Material supplied →
= Beginning of Section =

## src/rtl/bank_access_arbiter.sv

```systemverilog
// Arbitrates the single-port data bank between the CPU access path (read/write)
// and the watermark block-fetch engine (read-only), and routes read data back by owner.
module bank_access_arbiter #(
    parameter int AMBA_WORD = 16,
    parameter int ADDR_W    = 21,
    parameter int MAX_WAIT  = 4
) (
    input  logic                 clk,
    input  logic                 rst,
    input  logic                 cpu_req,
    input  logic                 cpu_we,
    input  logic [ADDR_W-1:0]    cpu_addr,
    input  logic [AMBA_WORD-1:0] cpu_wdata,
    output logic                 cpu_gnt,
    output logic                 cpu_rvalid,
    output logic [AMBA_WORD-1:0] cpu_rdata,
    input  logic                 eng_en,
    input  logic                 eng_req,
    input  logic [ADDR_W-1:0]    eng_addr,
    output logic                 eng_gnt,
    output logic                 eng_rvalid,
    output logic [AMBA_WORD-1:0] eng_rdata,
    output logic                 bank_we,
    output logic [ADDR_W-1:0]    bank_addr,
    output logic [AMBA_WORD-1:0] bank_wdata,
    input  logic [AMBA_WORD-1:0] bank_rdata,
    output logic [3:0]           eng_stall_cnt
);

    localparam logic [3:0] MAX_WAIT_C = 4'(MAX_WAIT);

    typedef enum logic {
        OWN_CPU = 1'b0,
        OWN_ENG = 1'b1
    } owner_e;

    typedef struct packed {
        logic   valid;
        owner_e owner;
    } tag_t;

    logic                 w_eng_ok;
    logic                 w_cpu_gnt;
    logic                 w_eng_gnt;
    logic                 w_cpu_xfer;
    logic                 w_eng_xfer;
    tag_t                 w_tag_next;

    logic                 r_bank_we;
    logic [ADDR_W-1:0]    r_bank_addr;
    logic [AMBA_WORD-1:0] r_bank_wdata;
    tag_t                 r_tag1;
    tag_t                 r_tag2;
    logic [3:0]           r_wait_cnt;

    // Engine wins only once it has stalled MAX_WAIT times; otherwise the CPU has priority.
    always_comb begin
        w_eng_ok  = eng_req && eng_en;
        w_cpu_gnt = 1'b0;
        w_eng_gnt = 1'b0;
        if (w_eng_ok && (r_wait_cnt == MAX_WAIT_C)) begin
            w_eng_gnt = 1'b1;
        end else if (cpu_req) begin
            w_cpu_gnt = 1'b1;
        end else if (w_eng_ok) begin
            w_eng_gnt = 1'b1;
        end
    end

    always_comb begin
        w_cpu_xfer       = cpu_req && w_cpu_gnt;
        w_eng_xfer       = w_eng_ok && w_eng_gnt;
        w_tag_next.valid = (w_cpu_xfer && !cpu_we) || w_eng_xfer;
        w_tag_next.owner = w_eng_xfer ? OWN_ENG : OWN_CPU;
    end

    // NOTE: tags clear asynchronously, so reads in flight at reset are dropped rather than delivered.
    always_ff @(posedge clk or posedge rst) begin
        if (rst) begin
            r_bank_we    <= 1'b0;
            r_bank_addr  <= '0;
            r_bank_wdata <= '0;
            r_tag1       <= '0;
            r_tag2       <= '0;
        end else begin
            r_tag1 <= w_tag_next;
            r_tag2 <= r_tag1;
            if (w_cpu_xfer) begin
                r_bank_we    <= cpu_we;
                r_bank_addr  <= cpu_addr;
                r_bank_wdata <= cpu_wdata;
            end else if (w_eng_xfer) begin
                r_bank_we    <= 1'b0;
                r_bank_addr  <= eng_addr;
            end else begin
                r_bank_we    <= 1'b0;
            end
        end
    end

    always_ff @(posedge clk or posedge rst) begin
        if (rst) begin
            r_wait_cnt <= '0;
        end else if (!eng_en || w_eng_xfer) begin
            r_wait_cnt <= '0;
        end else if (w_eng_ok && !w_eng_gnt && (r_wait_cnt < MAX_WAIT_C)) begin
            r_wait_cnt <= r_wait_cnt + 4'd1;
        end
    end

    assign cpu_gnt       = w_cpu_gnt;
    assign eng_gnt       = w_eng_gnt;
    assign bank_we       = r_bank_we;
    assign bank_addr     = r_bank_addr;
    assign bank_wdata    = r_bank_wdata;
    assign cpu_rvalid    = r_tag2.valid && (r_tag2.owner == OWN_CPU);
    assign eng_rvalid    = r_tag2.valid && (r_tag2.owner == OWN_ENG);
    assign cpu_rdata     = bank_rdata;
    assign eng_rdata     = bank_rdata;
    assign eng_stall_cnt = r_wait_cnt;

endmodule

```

= End of Section =
= Beginning of Section =

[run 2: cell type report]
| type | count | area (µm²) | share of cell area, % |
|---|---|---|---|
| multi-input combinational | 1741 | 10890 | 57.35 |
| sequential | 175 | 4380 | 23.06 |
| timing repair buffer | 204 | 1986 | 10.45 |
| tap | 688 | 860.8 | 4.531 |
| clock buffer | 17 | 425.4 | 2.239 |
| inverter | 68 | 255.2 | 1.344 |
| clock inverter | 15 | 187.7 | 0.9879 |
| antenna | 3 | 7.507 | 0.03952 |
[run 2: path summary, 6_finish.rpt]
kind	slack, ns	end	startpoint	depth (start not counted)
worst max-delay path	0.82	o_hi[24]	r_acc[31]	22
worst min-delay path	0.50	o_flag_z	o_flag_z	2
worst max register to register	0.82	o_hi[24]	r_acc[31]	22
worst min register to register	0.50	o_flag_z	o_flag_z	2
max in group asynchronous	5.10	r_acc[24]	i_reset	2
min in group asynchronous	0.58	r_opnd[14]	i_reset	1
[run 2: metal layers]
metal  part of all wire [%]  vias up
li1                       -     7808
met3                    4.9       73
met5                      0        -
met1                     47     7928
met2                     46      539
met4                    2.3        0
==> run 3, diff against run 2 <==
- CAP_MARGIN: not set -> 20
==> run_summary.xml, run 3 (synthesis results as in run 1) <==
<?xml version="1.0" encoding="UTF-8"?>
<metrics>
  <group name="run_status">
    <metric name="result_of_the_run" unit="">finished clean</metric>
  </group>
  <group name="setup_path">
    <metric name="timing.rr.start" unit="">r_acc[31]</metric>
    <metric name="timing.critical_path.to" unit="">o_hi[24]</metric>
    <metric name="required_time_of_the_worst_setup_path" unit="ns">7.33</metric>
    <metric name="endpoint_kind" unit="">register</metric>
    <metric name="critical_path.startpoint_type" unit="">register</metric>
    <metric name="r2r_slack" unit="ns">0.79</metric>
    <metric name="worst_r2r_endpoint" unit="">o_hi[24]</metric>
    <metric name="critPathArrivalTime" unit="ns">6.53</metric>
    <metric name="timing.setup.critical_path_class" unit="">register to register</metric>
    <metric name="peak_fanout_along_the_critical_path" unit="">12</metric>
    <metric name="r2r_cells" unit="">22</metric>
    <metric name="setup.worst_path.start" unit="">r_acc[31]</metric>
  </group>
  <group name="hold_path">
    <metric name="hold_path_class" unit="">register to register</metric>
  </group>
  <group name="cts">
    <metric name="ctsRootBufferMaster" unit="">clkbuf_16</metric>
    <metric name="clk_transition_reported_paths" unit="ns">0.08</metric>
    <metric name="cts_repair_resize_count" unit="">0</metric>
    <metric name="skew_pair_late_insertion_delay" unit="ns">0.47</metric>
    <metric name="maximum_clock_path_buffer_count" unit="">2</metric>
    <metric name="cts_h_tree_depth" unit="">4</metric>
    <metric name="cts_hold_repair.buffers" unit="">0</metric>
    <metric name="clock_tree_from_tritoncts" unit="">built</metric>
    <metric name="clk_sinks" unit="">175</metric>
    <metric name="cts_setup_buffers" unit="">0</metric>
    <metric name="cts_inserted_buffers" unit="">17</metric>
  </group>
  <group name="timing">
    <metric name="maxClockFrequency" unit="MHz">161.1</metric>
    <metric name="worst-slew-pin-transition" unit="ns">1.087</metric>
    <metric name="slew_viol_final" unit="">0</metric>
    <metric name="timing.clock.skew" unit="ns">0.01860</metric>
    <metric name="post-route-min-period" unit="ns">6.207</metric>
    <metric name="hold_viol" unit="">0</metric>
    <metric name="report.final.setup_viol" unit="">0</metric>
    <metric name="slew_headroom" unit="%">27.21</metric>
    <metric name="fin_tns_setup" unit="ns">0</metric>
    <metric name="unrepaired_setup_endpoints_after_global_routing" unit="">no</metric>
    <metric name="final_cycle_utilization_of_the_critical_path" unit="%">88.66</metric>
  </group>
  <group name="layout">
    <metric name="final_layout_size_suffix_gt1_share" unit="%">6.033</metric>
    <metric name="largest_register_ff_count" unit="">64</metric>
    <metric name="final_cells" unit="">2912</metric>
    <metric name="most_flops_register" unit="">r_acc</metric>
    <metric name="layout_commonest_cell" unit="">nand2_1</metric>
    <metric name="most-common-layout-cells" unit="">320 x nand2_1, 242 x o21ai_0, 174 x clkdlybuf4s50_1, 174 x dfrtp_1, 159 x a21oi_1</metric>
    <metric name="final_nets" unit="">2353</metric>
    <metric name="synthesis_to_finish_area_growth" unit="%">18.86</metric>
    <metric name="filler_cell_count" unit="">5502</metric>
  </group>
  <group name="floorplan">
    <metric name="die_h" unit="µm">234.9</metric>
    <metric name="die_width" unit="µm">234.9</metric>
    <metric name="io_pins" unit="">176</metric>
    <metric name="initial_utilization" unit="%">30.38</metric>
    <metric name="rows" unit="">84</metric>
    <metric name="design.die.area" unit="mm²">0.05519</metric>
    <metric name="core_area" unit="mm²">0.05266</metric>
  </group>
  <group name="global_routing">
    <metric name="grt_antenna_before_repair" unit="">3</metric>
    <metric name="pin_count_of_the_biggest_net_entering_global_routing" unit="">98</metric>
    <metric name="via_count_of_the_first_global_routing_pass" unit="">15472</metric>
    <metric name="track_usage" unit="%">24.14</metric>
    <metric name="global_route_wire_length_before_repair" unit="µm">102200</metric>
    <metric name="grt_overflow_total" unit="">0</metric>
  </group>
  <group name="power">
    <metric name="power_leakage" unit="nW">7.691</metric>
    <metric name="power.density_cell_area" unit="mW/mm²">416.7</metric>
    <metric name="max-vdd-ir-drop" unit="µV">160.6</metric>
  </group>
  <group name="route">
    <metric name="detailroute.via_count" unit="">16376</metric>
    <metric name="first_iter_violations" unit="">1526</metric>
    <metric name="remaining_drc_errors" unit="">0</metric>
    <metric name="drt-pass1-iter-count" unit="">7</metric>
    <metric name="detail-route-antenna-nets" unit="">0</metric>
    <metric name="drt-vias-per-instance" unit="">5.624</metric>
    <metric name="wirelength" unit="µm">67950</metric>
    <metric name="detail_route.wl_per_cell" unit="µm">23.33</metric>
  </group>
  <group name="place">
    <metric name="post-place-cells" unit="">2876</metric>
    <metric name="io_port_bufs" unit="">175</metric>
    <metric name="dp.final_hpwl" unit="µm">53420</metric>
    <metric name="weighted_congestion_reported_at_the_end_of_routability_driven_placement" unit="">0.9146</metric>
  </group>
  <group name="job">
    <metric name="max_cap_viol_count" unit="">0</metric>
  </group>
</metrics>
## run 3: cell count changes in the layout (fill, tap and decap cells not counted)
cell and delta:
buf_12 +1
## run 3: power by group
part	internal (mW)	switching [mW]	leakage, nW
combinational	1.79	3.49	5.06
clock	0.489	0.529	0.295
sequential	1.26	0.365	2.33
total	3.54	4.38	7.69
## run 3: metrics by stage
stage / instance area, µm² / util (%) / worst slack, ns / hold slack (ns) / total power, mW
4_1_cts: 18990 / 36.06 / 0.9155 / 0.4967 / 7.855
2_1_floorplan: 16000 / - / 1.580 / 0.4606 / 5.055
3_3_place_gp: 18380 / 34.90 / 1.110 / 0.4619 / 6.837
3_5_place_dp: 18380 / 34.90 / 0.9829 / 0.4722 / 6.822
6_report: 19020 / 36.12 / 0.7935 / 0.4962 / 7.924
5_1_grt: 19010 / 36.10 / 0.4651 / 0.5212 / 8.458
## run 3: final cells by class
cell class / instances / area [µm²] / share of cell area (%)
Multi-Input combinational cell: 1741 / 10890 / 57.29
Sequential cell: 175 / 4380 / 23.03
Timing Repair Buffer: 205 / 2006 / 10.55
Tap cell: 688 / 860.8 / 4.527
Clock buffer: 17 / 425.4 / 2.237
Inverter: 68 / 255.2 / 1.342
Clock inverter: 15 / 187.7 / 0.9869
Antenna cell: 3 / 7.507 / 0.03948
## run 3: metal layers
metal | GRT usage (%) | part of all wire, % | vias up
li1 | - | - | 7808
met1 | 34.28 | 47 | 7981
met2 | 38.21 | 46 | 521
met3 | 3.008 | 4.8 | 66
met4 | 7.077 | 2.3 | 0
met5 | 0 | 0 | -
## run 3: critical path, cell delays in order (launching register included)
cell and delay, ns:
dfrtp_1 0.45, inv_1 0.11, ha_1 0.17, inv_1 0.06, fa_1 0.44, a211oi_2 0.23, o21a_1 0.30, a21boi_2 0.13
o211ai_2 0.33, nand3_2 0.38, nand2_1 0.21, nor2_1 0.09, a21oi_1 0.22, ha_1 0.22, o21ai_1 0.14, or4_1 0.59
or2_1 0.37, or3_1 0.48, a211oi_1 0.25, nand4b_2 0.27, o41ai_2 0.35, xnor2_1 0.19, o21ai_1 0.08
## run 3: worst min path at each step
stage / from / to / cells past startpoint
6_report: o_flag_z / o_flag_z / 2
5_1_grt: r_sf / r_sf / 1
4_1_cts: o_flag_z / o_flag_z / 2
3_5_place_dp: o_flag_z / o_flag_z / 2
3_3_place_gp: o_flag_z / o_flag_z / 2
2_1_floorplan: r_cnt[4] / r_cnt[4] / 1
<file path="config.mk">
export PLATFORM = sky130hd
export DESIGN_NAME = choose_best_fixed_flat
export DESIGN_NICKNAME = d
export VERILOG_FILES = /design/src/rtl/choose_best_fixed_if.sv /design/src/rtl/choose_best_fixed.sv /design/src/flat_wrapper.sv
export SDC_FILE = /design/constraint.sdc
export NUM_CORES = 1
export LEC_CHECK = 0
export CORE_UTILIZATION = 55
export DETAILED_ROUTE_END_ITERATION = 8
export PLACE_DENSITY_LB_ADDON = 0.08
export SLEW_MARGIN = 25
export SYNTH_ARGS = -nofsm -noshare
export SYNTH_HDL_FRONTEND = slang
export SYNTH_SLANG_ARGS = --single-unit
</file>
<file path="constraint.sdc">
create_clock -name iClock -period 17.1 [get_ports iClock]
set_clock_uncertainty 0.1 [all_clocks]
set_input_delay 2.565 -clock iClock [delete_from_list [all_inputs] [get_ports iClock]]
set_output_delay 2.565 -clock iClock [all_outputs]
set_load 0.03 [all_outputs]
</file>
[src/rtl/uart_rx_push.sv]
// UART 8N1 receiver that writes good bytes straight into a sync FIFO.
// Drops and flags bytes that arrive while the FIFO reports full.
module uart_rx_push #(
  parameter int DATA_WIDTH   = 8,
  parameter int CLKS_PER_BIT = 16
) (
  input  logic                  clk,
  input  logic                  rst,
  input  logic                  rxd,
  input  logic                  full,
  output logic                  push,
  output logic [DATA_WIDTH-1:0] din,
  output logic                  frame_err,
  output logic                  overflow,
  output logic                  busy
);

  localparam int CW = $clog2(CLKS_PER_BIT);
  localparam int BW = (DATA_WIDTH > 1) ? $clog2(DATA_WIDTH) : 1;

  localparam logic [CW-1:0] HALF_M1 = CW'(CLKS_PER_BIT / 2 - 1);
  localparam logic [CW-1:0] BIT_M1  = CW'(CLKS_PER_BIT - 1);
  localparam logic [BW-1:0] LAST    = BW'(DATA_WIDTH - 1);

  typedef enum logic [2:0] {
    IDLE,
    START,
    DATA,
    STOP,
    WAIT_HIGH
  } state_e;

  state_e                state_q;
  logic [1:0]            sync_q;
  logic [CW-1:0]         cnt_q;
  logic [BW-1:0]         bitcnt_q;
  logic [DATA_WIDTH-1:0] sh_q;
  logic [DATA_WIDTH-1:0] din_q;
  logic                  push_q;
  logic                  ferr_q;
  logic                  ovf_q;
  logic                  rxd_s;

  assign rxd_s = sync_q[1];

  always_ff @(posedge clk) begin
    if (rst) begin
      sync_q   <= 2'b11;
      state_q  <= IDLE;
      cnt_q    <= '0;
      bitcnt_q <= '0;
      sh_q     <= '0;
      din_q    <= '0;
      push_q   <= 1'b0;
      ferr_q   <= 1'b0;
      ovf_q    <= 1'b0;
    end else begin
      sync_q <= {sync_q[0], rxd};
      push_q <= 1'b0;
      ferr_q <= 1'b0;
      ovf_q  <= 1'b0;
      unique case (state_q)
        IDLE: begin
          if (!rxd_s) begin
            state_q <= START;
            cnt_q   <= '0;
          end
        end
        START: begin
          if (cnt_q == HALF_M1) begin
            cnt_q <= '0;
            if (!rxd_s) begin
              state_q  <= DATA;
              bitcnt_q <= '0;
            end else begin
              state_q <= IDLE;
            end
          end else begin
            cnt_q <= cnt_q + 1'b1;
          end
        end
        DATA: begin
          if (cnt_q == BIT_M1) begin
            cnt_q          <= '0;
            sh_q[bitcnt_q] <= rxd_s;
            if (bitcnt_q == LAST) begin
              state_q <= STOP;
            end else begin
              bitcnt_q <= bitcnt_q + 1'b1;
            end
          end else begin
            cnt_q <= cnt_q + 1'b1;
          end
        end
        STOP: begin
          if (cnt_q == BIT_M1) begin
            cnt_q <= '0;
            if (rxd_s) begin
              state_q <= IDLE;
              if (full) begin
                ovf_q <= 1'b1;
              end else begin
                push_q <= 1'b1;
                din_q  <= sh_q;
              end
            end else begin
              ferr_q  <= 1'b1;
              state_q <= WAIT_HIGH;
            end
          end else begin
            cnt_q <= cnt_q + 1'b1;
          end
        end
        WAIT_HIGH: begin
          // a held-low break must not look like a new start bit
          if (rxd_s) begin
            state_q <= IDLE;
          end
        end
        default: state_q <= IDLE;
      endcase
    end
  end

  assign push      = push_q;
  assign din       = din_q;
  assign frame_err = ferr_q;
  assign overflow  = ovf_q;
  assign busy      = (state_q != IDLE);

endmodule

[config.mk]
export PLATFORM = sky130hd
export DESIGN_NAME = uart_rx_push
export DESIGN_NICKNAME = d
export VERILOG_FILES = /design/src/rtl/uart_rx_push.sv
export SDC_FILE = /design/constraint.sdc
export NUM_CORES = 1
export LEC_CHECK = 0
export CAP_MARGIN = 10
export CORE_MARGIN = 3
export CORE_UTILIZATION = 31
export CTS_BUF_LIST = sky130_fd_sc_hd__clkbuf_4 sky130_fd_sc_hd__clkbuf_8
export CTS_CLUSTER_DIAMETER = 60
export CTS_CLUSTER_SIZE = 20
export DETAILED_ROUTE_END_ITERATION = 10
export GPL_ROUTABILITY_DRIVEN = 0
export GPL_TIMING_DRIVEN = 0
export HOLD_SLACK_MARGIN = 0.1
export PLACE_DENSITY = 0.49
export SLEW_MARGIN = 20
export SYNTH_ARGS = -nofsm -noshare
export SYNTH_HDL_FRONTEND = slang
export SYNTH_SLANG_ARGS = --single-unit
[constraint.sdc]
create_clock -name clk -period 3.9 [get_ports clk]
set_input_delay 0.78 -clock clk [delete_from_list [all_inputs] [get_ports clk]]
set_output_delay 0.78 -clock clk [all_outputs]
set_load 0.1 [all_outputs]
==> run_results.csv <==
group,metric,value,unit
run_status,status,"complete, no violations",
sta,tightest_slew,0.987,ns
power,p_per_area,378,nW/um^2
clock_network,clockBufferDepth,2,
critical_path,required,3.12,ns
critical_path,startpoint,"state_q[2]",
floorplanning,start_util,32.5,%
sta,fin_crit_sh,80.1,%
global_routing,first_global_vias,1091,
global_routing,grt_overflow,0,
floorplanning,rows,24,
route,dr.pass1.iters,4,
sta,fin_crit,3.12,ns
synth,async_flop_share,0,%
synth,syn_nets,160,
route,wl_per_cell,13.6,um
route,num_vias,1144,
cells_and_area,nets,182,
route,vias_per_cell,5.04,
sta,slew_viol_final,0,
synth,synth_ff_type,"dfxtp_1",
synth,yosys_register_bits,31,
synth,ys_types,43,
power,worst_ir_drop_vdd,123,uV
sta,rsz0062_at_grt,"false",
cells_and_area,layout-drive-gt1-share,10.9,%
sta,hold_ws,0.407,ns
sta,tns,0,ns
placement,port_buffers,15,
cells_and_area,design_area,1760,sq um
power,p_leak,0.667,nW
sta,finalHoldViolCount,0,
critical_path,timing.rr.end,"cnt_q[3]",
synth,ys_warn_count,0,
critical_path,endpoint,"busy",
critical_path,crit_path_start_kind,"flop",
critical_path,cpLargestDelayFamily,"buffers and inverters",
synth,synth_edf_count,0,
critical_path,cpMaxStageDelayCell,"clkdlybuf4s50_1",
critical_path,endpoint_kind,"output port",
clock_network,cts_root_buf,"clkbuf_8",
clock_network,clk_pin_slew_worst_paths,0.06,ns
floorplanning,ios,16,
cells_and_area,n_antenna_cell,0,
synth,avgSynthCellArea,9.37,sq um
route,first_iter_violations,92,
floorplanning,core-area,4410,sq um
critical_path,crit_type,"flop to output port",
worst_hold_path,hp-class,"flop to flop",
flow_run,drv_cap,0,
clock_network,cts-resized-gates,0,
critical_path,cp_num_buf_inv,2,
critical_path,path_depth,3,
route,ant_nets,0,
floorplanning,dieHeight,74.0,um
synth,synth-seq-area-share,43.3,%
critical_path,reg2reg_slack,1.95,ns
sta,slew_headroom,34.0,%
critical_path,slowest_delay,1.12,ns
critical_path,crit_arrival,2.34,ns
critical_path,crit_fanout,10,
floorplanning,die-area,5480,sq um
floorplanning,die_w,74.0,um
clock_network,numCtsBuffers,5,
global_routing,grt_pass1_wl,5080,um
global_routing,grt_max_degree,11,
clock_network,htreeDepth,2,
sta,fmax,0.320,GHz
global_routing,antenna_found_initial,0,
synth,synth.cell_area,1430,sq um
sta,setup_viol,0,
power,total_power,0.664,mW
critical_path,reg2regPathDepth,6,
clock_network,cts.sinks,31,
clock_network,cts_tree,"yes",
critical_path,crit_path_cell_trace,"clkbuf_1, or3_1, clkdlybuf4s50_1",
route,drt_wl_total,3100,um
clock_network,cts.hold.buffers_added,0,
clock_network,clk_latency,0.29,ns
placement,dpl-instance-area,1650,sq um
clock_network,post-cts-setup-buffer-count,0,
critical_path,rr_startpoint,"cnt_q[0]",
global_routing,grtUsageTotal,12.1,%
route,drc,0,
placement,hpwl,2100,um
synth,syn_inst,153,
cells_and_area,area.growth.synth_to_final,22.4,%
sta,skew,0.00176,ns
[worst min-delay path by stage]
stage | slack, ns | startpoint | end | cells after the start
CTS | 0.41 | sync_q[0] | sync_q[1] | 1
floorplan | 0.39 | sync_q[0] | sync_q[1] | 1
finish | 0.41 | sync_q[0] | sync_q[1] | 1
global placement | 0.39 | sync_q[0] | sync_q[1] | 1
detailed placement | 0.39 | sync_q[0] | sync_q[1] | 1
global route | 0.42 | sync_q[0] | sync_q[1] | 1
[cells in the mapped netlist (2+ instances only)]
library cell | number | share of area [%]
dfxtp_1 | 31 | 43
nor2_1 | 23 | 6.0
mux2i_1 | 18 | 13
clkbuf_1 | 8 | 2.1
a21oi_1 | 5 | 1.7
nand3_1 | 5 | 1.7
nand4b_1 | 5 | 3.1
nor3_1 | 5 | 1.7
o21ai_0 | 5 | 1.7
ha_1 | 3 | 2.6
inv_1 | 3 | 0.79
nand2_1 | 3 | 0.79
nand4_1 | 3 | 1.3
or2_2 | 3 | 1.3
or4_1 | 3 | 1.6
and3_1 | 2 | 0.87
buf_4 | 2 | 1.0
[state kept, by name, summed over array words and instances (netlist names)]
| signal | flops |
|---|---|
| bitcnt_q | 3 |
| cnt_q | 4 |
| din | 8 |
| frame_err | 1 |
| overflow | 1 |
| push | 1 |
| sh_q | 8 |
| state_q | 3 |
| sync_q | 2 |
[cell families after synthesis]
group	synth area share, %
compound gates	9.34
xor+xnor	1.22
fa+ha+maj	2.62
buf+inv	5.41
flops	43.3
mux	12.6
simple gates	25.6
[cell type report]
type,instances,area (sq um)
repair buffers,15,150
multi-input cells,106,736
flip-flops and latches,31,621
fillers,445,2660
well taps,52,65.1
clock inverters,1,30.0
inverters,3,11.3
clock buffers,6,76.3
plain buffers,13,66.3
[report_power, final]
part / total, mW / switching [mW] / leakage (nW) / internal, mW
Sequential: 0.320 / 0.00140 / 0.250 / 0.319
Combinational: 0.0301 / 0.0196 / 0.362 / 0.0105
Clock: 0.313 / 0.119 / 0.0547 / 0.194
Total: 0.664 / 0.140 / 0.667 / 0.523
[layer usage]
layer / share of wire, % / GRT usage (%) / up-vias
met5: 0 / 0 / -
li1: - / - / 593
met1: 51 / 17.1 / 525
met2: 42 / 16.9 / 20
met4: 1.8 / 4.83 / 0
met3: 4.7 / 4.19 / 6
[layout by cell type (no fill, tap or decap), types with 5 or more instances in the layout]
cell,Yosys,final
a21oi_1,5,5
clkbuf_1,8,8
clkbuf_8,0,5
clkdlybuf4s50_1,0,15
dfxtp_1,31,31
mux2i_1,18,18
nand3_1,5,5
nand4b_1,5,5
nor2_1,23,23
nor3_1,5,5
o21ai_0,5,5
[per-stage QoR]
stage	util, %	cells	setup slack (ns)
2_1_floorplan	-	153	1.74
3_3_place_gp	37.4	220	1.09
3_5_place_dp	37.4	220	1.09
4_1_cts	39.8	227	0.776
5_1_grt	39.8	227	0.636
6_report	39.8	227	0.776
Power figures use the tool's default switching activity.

= End of Section =

Give the number of lines that hold the word "layers" in these records, with nothing added.

Problem solution → 2